# Driving Avalanche Photodiodes (PCBs)

I am using Avalanche Photodiodes and I was told that they use a much higher voltage then standard photodiodes and I was wondering if I need a High Voltage PCB to drive them? I am currently just using Ardunios but I'm guessing that I will need something better?

I am using 8 FirstSensor AD500-9-8015 avalanche photoiodes.

Also if I was using photomultipliers would I need a different PCB to run these to get the optimum output?

• Your question contains a usage of the term "PCB" that makes it somewhat ambiguous. I believe you mean "circuit", but I'm not sure what picture would come into your head if the answer was "no" -- how could a component not need its own interface circuit to function? Please edit your question if this comment makes sense and you've come to agree with it. – TimWescott Feb 13 at 15:41
• Please mention that it is a FirstSensor AD500-9-8015, too -- you gave a catalog listing, but this site discourages things that smack of "shopping", and links will rot. A manufacturer and part number will make the question much longer lasting. Again, please edit your question. – TimWescott Feb 13 at 15:44
• Could you say what you actually want to do with this? The part you're showing is for detecting very small amounts of light very fast (100MHz, oh my!); there are a lot of problems that can be solved with a much more ordinary PIN photodiode and transimpedance amp, with no voltages over 5V on the board. – TimWescott Feb 13 at 16:01
• Did you want to define your specs or us? – Sunnyskyguy EE75 Feb 14 at 3:43

## 2 Answers

The AD500-9-8015 has the amplifier built in, you need to supply the appropriate Vcc which in the datasheet can range from 4.5V to 11V for proper operation. The bias pin needs 100 to 240V:

This detector requires +4.5 V to +11 V voltage supply for the amplifier and a high voltage supply (100-240 V) for the APD. The internal APD follows the gain curve published for the AD500-9-TO52-S1 avalanche photodiode. The transimpedance amplifier provides differential output signals in the range of 200millivolts differential.

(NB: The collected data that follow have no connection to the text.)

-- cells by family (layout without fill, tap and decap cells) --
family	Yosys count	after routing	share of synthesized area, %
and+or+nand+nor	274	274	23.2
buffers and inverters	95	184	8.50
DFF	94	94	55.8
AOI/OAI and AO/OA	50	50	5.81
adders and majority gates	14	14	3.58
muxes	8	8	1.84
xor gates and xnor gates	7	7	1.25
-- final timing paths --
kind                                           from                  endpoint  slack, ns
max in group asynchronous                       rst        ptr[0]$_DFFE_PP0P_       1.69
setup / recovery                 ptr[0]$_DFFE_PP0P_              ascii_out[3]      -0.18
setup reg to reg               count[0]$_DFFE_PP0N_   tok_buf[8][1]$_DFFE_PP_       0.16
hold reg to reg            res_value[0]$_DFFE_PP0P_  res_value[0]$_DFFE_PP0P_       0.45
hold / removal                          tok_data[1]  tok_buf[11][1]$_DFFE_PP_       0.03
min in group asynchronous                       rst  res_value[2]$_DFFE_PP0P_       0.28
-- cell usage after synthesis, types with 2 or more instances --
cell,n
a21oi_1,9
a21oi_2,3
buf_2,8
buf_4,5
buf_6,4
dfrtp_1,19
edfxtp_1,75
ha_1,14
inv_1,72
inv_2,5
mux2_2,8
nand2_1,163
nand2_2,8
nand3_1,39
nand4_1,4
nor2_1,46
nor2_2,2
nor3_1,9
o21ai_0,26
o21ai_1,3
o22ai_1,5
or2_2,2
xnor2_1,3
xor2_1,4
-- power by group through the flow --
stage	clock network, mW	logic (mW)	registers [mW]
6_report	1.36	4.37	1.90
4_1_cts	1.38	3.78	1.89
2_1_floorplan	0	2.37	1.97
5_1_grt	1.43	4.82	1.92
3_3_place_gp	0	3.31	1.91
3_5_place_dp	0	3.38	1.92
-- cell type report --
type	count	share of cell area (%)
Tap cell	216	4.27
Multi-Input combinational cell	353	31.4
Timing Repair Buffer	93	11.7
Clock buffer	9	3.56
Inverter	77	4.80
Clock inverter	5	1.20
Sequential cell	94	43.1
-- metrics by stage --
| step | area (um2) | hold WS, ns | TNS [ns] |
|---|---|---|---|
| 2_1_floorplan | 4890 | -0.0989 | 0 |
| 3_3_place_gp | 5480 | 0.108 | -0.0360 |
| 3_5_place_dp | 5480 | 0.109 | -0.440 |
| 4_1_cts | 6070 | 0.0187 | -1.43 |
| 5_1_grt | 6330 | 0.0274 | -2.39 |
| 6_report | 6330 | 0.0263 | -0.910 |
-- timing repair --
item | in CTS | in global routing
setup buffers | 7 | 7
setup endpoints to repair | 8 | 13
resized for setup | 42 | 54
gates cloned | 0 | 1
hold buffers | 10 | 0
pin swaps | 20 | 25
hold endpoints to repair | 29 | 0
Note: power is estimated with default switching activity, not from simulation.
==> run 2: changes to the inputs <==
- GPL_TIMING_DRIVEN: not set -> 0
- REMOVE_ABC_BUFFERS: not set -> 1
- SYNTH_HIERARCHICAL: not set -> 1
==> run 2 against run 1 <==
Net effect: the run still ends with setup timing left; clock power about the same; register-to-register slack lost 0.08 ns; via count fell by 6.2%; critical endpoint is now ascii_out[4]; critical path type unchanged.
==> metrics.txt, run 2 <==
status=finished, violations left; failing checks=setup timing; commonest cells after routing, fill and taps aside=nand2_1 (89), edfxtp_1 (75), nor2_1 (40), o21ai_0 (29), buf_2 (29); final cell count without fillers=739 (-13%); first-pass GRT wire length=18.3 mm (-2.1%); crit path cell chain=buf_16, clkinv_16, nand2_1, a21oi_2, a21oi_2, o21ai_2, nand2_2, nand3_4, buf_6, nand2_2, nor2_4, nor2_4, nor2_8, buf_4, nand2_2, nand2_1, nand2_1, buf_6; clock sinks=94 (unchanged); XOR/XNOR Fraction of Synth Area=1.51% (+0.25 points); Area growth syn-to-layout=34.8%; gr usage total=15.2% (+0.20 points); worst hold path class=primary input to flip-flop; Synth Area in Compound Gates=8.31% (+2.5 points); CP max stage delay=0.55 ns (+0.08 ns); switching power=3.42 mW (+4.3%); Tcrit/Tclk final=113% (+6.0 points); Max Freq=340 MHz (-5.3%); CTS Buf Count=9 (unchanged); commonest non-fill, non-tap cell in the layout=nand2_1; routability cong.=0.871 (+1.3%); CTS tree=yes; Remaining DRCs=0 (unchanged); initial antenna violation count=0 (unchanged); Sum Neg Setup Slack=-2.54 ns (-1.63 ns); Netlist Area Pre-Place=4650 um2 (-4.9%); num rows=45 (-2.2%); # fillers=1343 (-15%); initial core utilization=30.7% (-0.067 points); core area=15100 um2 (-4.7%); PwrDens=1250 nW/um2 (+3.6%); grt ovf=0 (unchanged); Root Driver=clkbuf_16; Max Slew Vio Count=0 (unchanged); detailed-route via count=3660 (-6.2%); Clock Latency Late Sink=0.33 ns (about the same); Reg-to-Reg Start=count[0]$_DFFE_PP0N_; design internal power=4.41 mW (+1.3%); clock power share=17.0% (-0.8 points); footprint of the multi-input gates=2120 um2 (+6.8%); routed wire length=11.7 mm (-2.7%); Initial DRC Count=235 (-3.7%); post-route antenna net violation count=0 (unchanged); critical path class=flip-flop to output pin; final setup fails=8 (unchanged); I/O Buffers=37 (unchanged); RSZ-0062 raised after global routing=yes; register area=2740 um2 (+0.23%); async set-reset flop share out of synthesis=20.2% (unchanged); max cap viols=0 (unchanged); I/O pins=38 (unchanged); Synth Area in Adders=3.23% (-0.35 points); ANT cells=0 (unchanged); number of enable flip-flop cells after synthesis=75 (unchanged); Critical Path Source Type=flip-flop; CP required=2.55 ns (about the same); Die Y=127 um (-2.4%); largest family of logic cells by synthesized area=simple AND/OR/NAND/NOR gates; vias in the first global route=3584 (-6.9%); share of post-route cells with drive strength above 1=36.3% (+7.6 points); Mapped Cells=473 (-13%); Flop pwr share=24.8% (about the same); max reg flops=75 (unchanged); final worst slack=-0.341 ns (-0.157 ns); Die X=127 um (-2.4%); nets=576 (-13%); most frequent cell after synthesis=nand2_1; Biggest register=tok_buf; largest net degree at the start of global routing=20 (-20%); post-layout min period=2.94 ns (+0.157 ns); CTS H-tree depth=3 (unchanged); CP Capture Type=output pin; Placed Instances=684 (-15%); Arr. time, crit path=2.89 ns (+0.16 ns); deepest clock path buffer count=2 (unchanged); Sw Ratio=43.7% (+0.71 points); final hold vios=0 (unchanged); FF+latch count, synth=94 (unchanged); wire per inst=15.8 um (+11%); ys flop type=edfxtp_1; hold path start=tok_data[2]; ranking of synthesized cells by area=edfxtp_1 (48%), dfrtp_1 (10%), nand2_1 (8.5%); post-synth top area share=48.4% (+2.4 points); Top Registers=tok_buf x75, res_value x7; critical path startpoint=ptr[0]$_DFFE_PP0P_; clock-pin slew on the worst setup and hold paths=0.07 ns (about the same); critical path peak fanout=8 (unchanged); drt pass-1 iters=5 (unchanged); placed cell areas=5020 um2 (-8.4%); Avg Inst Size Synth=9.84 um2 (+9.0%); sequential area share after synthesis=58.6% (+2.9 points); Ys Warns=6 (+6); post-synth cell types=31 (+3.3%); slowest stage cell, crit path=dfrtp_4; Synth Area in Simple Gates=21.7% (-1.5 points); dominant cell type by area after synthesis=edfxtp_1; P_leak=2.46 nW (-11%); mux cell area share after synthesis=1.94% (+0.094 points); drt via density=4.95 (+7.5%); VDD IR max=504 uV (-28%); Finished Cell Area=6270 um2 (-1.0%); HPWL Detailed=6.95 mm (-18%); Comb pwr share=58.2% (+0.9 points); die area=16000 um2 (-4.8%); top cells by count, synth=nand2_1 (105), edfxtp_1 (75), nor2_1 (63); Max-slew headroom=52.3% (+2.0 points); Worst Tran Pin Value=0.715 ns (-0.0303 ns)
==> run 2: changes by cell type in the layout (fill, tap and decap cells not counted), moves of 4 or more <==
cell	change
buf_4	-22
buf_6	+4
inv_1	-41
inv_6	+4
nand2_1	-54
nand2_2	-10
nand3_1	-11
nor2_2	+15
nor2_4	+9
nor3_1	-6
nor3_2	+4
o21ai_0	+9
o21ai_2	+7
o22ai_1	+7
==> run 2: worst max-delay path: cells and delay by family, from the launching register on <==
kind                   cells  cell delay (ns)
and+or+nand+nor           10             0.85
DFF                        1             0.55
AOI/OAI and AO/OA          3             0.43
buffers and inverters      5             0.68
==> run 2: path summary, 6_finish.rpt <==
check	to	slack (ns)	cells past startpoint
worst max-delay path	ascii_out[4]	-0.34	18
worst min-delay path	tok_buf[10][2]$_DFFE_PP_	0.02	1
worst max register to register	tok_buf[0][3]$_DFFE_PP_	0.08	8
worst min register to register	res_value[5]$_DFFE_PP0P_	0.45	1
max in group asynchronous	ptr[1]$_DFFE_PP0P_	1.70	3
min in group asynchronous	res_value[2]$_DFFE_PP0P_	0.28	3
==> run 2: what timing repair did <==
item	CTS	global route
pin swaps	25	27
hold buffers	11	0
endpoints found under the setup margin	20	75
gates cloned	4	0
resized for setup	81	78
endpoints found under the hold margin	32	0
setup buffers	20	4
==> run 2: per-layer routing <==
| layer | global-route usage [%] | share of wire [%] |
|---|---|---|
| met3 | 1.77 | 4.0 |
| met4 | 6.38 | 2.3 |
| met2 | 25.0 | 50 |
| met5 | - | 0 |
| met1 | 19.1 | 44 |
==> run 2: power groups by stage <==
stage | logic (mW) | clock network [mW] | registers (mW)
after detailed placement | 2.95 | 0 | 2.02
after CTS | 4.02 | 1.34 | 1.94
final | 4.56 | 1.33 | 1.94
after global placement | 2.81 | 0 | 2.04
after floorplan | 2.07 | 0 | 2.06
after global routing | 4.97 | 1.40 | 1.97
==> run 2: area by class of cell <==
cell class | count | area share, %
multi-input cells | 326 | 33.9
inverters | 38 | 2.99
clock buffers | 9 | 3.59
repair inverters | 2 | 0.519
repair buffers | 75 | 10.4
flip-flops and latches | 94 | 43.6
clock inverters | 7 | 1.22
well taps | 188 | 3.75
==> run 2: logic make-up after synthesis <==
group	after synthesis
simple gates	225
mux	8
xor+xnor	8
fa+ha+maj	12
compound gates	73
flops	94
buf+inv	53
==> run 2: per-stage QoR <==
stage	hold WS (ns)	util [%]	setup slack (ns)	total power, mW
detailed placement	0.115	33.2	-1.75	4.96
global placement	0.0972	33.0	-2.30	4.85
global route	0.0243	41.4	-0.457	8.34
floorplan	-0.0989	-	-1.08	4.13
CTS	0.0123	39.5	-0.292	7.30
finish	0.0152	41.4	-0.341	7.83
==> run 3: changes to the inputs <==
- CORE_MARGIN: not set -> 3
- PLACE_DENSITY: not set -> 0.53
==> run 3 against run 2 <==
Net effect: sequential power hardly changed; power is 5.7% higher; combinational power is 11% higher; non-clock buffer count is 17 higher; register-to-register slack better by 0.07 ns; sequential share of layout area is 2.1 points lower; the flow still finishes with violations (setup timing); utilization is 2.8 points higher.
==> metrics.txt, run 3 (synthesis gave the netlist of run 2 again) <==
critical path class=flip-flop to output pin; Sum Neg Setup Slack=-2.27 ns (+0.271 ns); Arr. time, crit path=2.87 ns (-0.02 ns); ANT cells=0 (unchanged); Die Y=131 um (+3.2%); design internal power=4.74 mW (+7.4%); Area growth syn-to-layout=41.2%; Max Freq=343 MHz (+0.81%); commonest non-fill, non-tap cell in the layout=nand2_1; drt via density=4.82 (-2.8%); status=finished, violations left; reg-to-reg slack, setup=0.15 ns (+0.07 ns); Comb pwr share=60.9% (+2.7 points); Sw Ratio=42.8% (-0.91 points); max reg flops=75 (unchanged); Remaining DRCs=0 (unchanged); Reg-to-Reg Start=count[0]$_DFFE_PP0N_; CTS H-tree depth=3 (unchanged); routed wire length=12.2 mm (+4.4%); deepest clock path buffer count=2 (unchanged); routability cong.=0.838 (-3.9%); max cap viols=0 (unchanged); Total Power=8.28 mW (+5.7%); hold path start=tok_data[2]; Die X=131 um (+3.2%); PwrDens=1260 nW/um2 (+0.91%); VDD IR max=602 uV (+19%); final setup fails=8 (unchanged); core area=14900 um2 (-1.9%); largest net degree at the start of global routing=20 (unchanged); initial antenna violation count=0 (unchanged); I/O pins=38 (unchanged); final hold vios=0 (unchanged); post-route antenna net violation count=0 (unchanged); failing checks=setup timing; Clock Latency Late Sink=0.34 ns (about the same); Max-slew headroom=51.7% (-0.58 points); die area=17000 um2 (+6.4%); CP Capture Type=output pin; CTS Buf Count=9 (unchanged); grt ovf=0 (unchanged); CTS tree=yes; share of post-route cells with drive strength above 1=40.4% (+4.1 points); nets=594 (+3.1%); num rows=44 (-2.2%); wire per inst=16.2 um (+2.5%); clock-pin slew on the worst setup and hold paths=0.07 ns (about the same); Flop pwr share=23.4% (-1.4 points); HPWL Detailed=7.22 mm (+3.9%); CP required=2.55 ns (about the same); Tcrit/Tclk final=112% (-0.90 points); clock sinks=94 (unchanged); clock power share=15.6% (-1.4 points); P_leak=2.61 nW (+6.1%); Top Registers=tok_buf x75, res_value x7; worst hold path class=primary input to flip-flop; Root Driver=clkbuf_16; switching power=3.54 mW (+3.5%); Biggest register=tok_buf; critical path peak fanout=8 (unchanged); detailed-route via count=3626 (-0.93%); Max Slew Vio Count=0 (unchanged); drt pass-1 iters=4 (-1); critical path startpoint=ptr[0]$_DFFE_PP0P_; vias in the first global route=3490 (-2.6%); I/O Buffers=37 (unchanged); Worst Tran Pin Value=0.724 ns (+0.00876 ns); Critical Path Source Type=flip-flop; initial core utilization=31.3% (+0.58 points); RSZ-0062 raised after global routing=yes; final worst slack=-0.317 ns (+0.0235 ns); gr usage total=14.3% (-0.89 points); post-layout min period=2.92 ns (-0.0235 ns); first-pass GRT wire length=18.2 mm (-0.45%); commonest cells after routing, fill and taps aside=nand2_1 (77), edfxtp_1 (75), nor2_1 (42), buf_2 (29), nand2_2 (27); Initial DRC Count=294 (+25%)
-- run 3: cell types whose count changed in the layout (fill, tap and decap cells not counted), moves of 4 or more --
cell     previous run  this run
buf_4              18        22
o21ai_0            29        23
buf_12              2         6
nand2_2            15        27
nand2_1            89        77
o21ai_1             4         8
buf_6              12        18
--- config.mk ---
export PLATFORM = sky130hd
export DESIGN_NAME = ysyx_22040365_lsu_mem
export DESIGN_NICKNAME = d
export VERILOG_FILES = /design/src/rtl/ysyx_22040365_lsu_mem.sv
export SDC_FILE = /design/constraint.sdc
export NUM_CORES = 1
export LEC_CHECK = 0
export ABC_CLOCK_PERIOD_IN_PS = 10520
export BUFFER_PORTS_ARGS = -buffer_cell sky130_fd_sc_hd__buf_2
export CORE_AREA = 2 2 200 202
export CTS_BUF_LIST = sky130_fd_sc_hd__clkbuf_16
export DETAILED_ROUTE_END_ITERATION = 8
export DIE_AREA = 0 0 202 204
export GPL_TIMING_DRIVEN = 0
export SLEW_MARGIN = 10
export SYNTH_ARGS = -nofsm -noshare
export SYNTH_HDL_FRONTEND = slang
export SYNTH_SLANG_ARGS = --single-unit
--- constraint.sdc ---
create_clock -name clk -period 10.52 [get_ports clk]
set_input_delay 1.578 -clock clk [delete_from_list [all_inputs] [get_ports clk]]
set_output_delay 1.578 -clock clk [all_outputs]
set_load 0.005 [all_outputs]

The photo multiplier needs an external amplifier circuit for proper operation

• Note that the part wants a bias voltage from 180 to 250V -- see figure 1 in the actual data sheet. – TimWescott Feb 13 at 15:38
• So the detector requires +4.5 V to +11 V voltage supply for the amplifier and high voltage supply 180-250 V for the APD. Does this mean I would need a PCB like frogpedals.com/index.php/product/… to power the Avalanche Photodiode? – James Feb 13 at 15:51
• The Frogpedals board would work as a lab setup, but note that it delivers about 40 times as much current as your worst-case need (see my answer -- $\frac{20\mathrm{mA}}{500\mu\mathrm{A}} = 40$. – TimWescott Feb 13 at 15:57
• Give the level of knowledge you're showing in your questions, I would like to point out that you should look around for a sensor circuit that includes the part you want, or does what you want to do. You're diving into the deep end of the pool, and the voltage levels mean that there's small sharks in there. – TimWescott Feb 13 at 15:59

"I am told" -- this is unnecessary. You need to read the actual data sheet of the part (as opposed to the catalog listing you gave).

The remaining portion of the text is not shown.